**WHAT YOU WILL DO:** Using the material that follows, work out how many lines include the word "after". Your answer should be that number only.

**DATASET RECORDS:**
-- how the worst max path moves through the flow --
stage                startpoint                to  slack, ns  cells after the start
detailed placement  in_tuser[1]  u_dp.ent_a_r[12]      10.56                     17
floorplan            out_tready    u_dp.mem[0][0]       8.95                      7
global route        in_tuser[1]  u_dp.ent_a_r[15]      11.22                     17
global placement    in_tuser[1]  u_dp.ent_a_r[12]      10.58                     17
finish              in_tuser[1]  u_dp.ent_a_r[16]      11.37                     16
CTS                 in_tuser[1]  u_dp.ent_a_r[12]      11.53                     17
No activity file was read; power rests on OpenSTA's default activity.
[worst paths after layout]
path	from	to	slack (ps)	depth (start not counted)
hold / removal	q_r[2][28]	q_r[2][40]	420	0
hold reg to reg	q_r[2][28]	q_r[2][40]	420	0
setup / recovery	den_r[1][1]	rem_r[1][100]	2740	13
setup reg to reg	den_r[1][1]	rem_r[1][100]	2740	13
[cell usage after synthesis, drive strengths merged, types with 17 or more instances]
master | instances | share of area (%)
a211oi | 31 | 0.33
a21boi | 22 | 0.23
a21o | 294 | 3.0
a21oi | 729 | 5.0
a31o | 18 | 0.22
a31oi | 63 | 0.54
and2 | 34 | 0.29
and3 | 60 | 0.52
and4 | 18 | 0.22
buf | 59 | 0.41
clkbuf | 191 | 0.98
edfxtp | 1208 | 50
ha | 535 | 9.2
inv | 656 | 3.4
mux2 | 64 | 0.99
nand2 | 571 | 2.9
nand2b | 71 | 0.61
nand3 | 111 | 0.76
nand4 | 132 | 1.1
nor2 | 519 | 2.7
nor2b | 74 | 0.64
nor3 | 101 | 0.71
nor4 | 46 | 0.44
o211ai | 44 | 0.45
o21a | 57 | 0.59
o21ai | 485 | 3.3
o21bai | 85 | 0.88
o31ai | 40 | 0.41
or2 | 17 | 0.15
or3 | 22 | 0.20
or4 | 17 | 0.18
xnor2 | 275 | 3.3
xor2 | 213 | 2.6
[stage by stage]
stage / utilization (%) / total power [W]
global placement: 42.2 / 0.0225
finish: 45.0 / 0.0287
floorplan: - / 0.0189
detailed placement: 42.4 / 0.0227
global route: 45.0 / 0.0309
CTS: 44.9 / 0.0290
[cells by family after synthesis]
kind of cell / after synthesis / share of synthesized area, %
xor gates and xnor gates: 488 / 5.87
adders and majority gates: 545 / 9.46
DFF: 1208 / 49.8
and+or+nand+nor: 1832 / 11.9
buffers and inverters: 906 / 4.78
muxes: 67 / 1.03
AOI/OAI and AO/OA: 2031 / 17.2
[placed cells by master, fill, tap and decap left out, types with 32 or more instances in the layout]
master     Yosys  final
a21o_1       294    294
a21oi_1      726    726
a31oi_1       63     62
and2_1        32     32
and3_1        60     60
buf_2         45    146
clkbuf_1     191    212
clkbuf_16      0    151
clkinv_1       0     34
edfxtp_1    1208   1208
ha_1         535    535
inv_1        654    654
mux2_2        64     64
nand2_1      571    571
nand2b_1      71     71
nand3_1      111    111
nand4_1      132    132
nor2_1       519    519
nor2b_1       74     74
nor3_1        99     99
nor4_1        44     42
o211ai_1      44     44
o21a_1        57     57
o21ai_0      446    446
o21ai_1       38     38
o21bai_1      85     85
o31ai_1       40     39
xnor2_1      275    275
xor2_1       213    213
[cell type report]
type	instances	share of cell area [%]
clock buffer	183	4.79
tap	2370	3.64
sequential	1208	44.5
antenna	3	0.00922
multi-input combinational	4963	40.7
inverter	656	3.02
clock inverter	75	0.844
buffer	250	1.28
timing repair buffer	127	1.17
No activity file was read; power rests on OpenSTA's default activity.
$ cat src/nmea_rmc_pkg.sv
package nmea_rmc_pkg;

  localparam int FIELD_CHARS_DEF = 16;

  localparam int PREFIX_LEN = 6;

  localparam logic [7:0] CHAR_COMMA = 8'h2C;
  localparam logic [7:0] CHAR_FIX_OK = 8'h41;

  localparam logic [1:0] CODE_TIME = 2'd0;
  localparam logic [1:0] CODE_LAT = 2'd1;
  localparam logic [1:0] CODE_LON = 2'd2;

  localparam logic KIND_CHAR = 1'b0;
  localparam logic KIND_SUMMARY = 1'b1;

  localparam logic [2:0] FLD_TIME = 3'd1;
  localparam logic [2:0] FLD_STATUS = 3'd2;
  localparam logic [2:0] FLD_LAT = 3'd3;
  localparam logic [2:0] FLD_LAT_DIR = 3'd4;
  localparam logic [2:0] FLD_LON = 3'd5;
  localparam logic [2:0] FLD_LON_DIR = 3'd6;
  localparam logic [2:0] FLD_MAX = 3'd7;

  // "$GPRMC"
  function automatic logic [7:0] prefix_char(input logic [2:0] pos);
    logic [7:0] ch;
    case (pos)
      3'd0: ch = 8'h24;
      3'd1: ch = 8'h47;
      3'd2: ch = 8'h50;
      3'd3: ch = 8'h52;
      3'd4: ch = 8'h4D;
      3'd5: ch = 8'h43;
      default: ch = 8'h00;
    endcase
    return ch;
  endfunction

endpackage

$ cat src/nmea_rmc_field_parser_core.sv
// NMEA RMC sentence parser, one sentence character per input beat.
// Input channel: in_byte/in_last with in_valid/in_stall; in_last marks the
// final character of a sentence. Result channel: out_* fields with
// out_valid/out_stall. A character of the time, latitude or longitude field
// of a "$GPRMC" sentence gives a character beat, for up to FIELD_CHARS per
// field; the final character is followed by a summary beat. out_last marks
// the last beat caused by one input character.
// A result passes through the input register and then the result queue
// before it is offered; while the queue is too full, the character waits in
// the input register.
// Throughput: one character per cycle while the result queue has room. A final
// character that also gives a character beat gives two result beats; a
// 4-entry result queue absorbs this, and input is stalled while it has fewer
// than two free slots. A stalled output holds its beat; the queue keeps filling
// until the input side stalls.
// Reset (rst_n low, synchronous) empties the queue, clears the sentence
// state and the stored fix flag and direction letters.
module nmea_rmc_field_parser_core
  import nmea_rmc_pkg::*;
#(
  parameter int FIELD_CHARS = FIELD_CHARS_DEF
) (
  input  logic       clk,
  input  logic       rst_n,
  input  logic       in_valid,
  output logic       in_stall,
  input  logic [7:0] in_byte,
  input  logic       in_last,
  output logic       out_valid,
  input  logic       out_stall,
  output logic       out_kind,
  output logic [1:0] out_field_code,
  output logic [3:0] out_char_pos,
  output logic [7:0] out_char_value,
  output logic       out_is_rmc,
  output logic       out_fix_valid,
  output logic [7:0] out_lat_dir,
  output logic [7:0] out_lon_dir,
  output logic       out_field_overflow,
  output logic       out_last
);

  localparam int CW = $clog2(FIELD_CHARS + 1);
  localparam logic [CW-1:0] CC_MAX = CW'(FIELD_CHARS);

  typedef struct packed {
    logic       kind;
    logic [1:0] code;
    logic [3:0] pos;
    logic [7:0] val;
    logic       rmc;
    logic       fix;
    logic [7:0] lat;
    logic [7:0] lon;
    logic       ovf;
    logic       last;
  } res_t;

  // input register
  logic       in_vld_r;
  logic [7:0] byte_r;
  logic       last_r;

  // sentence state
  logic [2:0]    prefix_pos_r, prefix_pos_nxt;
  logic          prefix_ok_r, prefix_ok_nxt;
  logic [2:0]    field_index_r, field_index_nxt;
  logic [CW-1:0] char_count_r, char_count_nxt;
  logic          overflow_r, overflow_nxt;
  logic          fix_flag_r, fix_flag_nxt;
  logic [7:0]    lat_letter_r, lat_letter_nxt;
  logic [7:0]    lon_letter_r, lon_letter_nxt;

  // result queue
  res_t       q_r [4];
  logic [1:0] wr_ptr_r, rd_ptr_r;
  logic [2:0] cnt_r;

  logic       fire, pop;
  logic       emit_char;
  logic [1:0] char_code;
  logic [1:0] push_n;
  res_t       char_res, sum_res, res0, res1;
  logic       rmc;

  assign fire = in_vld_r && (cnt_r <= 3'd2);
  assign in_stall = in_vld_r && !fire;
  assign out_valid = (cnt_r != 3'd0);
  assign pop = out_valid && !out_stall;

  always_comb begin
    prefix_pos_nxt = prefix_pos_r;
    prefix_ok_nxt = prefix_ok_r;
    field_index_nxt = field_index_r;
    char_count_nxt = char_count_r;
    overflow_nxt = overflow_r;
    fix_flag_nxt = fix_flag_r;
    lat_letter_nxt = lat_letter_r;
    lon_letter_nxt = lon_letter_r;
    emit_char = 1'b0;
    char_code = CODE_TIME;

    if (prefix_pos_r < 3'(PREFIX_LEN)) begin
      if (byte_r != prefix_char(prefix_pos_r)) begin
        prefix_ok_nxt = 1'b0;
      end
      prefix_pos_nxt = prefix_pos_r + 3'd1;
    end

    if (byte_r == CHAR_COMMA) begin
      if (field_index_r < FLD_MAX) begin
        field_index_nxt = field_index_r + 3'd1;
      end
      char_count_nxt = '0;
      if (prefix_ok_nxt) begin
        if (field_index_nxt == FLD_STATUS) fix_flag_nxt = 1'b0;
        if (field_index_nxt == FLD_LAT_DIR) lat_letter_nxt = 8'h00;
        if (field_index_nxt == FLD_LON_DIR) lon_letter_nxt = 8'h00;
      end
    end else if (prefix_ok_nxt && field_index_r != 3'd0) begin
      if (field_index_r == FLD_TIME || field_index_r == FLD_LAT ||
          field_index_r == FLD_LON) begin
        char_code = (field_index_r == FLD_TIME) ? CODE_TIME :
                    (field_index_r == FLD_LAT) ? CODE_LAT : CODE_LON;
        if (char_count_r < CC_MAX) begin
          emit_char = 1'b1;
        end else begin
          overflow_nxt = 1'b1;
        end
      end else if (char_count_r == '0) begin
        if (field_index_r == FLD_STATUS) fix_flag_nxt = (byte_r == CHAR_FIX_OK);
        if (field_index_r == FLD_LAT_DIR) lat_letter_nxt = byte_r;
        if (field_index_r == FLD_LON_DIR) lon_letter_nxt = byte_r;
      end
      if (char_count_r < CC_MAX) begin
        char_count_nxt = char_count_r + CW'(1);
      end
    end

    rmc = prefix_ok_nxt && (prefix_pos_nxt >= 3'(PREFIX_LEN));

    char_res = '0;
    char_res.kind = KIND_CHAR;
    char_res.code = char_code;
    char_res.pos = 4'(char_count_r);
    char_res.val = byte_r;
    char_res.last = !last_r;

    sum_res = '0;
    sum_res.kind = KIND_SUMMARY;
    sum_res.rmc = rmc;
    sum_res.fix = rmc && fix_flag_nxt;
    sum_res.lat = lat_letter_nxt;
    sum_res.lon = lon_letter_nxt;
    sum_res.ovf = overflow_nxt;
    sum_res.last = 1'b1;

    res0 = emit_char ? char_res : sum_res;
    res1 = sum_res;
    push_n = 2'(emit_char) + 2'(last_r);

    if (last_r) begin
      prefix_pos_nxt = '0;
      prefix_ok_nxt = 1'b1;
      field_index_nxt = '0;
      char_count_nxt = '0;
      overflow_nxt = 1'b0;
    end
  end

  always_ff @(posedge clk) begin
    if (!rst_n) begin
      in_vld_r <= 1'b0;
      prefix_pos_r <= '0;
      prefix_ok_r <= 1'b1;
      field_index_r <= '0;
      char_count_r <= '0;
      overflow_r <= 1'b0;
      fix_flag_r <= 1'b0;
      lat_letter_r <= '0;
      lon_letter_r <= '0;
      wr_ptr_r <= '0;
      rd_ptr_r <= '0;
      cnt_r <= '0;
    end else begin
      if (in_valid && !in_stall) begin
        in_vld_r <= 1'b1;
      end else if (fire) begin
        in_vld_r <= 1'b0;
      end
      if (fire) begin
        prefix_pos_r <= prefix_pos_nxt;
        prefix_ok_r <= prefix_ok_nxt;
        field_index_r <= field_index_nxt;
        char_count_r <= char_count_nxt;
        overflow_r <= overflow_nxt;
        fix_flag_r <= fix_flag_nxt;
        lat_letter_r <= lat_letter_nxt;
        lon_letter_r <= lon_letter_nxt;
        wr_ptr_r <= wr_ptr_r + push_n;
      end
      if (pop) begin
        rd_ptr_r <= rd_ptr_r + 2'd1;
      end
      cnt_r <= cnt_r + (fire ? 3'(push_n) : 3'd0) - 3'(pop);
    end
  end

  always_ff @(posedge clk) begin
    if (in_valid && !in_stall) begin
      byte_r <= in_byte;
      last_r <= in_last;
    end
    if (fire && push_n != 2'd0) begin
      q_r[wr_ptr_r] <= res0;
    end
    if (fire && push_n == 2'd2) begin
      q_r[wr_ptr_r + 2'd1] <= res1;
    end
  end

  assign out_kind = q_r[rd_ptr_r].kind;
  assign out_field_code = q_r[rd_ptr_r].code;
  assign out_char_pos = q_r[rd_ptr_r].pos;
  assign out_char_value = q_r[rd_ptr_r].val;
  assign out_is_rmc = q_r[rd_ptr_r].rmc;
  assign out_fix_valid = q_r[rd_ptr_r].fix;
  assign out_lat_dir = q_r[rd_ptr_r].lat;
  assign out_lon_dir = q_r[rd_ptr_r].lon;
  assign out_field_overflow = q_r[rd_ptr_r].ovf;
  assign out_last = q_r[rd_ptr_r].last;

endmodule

**RESPONSE FOR THIS EXERCISE:** 5